● **Dataset items**
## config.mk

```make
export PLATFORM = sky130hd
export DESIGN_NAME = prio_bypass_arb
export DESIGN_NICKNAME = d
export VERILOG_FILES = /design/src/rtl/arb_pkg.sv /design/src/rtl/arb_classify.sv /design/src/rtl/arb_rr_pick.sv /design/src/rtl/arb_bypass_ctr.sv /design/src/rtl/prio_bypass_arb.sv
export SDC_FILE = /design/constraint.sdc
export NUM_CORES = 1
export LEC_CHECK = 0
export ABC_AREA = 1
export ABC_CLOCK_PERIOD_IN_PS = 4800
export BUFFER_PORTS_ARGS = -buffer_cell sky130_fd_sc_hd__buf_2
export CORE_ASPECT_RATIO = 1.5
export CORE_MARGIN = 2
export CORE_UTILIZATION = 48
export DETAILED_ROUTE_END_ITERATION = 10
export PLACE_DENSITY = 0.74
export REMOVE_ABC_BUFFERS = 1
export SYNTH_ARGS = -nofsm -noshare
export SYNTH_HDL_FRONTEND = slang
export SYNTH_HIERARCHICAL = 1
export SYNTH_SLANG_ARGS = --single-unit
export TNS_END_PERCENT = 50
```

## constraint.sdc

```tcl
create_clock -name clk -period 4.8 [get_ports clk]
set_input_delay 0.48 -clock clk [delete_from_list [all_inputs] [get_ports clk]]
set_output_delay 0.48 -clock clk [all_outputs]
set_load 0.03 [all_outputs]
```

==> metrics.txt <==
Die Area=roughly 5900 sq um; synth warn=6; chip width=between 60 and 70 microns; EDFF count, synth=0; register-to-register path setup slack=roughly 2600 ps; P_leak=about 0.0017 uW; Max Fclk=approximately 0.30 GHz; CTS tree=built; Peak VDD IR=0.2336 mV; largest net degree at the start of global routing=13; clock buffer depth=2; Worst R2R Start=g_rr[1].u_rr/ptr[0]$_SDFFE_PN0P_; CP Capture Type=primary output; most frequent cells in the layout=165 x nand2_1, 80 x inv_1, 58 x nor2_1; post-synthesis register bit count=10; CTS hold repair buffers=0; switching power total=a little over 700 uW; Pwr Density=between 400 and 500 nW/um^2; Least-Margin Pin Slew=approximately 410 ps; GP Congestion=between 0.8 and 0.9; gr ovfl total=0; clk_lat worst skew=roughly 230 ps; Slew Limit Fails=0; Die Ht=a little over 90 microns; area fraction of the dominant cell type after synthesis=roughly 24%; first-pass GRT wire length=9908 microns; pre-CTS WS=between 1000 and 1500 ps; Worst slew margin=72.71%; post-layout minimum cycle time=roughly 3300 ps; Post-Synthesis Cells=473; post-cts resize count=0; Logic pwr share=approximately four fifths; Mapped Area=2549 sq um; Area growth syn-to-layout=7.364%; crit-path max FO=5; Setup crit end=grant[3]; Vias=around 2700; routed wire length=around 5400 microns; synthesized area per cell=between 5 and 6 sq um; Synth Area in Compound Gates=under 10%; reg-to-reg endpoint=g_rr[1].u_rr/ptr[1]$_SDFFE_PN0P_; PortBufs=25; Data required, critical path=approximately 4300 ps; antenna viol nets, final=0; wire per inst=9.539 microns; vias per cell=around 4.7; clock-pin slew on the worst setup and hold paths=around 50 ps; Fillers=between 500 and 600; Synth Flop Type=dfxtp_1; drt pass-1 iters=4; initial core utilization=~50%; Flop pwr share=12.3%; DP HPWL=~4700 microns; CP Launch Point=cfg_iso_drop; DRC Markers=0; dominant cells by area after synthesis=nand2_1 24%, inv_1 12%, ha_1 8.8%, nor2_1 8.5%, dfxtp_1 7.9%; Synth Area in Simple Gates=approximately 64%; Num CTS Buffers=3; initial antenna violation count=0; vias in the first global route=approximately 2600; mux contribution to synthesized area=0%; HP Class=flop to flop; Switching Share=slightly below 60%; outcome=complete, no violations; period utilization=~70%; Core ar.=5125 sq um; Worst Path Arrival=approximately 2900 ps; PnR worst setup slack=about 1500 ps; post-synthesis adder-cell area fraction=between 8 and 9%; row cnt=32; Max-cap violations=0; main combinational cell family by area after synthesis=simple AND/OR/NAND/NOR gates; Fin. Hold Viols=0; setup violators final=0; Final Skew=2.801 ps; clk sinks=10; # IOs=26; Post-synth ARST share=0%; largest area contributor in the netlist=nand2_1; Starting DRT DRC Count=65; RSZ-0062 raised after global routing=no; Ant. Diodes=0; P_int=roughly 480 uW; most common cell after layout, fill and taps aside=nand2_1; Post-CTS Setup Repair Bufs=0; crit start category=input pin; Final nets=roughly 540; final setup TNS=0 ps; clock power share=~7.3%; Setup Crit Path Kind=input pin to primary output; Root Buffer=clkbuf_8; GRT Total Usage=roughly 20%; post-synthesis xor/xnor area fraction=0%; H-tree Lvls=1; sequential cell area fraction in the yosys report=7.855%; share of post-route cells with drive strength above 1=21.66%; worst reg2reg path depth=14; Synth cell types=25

● **EXERCISE GOAL**
Write every entry out again. Leave each one exactly as it is.

● **ANSWER SECTION**
## config.mk

```make
export PLATFORM = sky130hd
export DESIGN_NAME = prio_bypass_arb
export DESIGN_NICKNAME = d
export VERILOG_FILES = /design/src/rtl/arb_pkg.sv /design/src/rtl/arb_classify.sv /design/src/rtl/arb_rr_pick.sv /design/src/rtl/arb_bypass_ctr.sv /design/src/rtl/prio_bypass_arb.sv
export SDC_FILE = /design/constraint.sdc
export NUM_CORES = 1
export LEC_CHECK = 0
export ABC_AREA = 1
export ABC_CLOCK_PERIOD_IN_PS = 4800
export BUFFER_PORTS_ARGS = -buffer_cell sky130_fd_sc_hd__buf_2
export CORE_ASPECT_RATIO = 1.5
export CORE_MARGIN = 2
export CORE_UTILIZATION = 48
export DETAILED_ROUTE_END_ITERATION = 10
export PLACE_DENSITY = 0.74
export REMOVE_ABC_BUFFERS = 1
export SYNTH_ARGS = -nofsm -noshare
export SYNTH_HDL_FRONTEND = slang
export SYNTH_HIERARCHICAL = 1
export SYNTH_SLANG_ARGS = --single-unit
export TNS_END_PERCENT = 50
```

## constraint.sdc

```tcl
create_clock -name clk -period 4.8 [get_ports clk]
set_input_delay 0.48 -clock clk [delete_from_list [all_inputs] [get_ports clk]]
set_output_delay 0.48 -clock clk [all_outputs]
set_load 0.03 [all_outputs]
```

==> metrics.txt <==
Die Area=roughly 5900 sq um; synth warn=6; chip width=between 60 and 70 microns; EDFF count, synth=0; register-to-register path setup slack=roughly 2600 ps; P_leak=about 0.0017 uW; Max Fclk=approximately 0.30 GHz; CTS tree=built; Peak VDD IR=0.2336 mV; largest net degree at the start of global routing=13; clock buffer depth=2; Worst R2R Start=g_rr[1].u_rr/ptr[0]$_SDFFE_PN0P_; CP Capture Type=primary output; most frequent cells in the layout=165 x nand2_1, 80 x inv_1, 58 x nor2_1; post-synthesis register bit count=10; CTS hold repair buffers=0; switching power total=a little over 700 uW; Pwr Density=between 400 and 500 nW/um^2; Least-Margin Pin Slew=approximately 410 ps; GP Congestion=between 0.8 and 0.9; gr ovfl total=0; clk_lat worst skew=roughly 230 ps; Slew Limit Fails=0; Die Ht=a little over 90 microns; area fraction of the dominant cell type after synthesis=roughly 24%; first-pass GRT wire length=9908 microns; pre-CTS WS=between 1000 and 1500 ps; Worst slew margin=72.71%; post-layout minimum cycle time=roughly 3300 ps; Post-Synthesis Cells=473; post-cts resize count=0; Logic pwr share=approximately four fifths; Mapped Area=2549 sq um; Area growth syn-to-layout=7.364%; crit-path max FO=5; Setup crit end=grant[3]; Vias=around 2700; routed wire length=around 5400 microns; synthesized area per cell=between 5 and 6 sq um; Synth Area in Compound Gates=under 10%; reg-to-reg endpoint=g_rr[1].u_rr/ptr[1]$_SDFFE_PN0P_; PortBufs=25; Data required, critical path=approximately 4300 ps; antenna viol nets, final=0; wire per inst=9.539 microns; vias per cell=around 4.7; clock-pin slew on the worst setup and hold paths=around 50 ps; Fillers=between 500 and 600; Synth Flop Type=dfxtp_1; drt pass-1 iters=4; initial core utilization=~50%; Flop pwr share=12.3%; DP HPWL=~4700 microns; CP Launch Point=cfg_iso_drop; DRC Markers=0; dominant cells by area after synthesis=nand2_1 24%, inv_1 12%, ha_1 8.8%, nor2_1 8.5%, dfxtp_1 7.9%; Synth Area in Simple Gates=approximately 64%; Num CTS Buffers=3; initial antenna violation count=0; vias in the first global route=approximately 2600; mux contribution to synthesized area=0%; HP Class=flop to flop; Switching Share=slightly below 60%; outcome=complete, no violations; period utilization=~70%; Core ar.=5125 sq um; Worst Path Arrival=approximately 2900 ps; PnR worst setup slack=about 1500 ps; post-synthesis adder-cell area fraction=between 8 and 9%; row cnt=32; Max-cap violations=0; main combinational cell family by area after synthesis=simple AND/OR/NAND/NOR gates; Fin. Hold Viols=0; setup violators final=0; Final Skew=2.801 ps; clk sinks=10; # IOs=26; Post-synth ARST share=0%; largest area contributor in the netlist=nand2_1; Starting DRT DRC Count=65; RSZ-0062 raised after global routing=no; Ant. Diodes=0; P_int=roughly 480 uW; most common cell after layout, fill and taps aside=nand2_1; Post-CTS Setup Repair Bufs=0; crit start category=input pin; Final nets=roughly 540; final setup TNS=0 ps; clock power share=~7.3%; Setup Crit Path Kind=input pin to primary output; Root Buffer=clkbuf_8; GRT Total Usage=roughly 20%; post-synthesis xor/xnor area fraction=0%; H-tree Lvls=1; sequential cell area fraction in the yosys report=7.855%; share of post-route cells with drive strength above 1=21.66%; worst reg2reg path depth=14; Synth cell types=25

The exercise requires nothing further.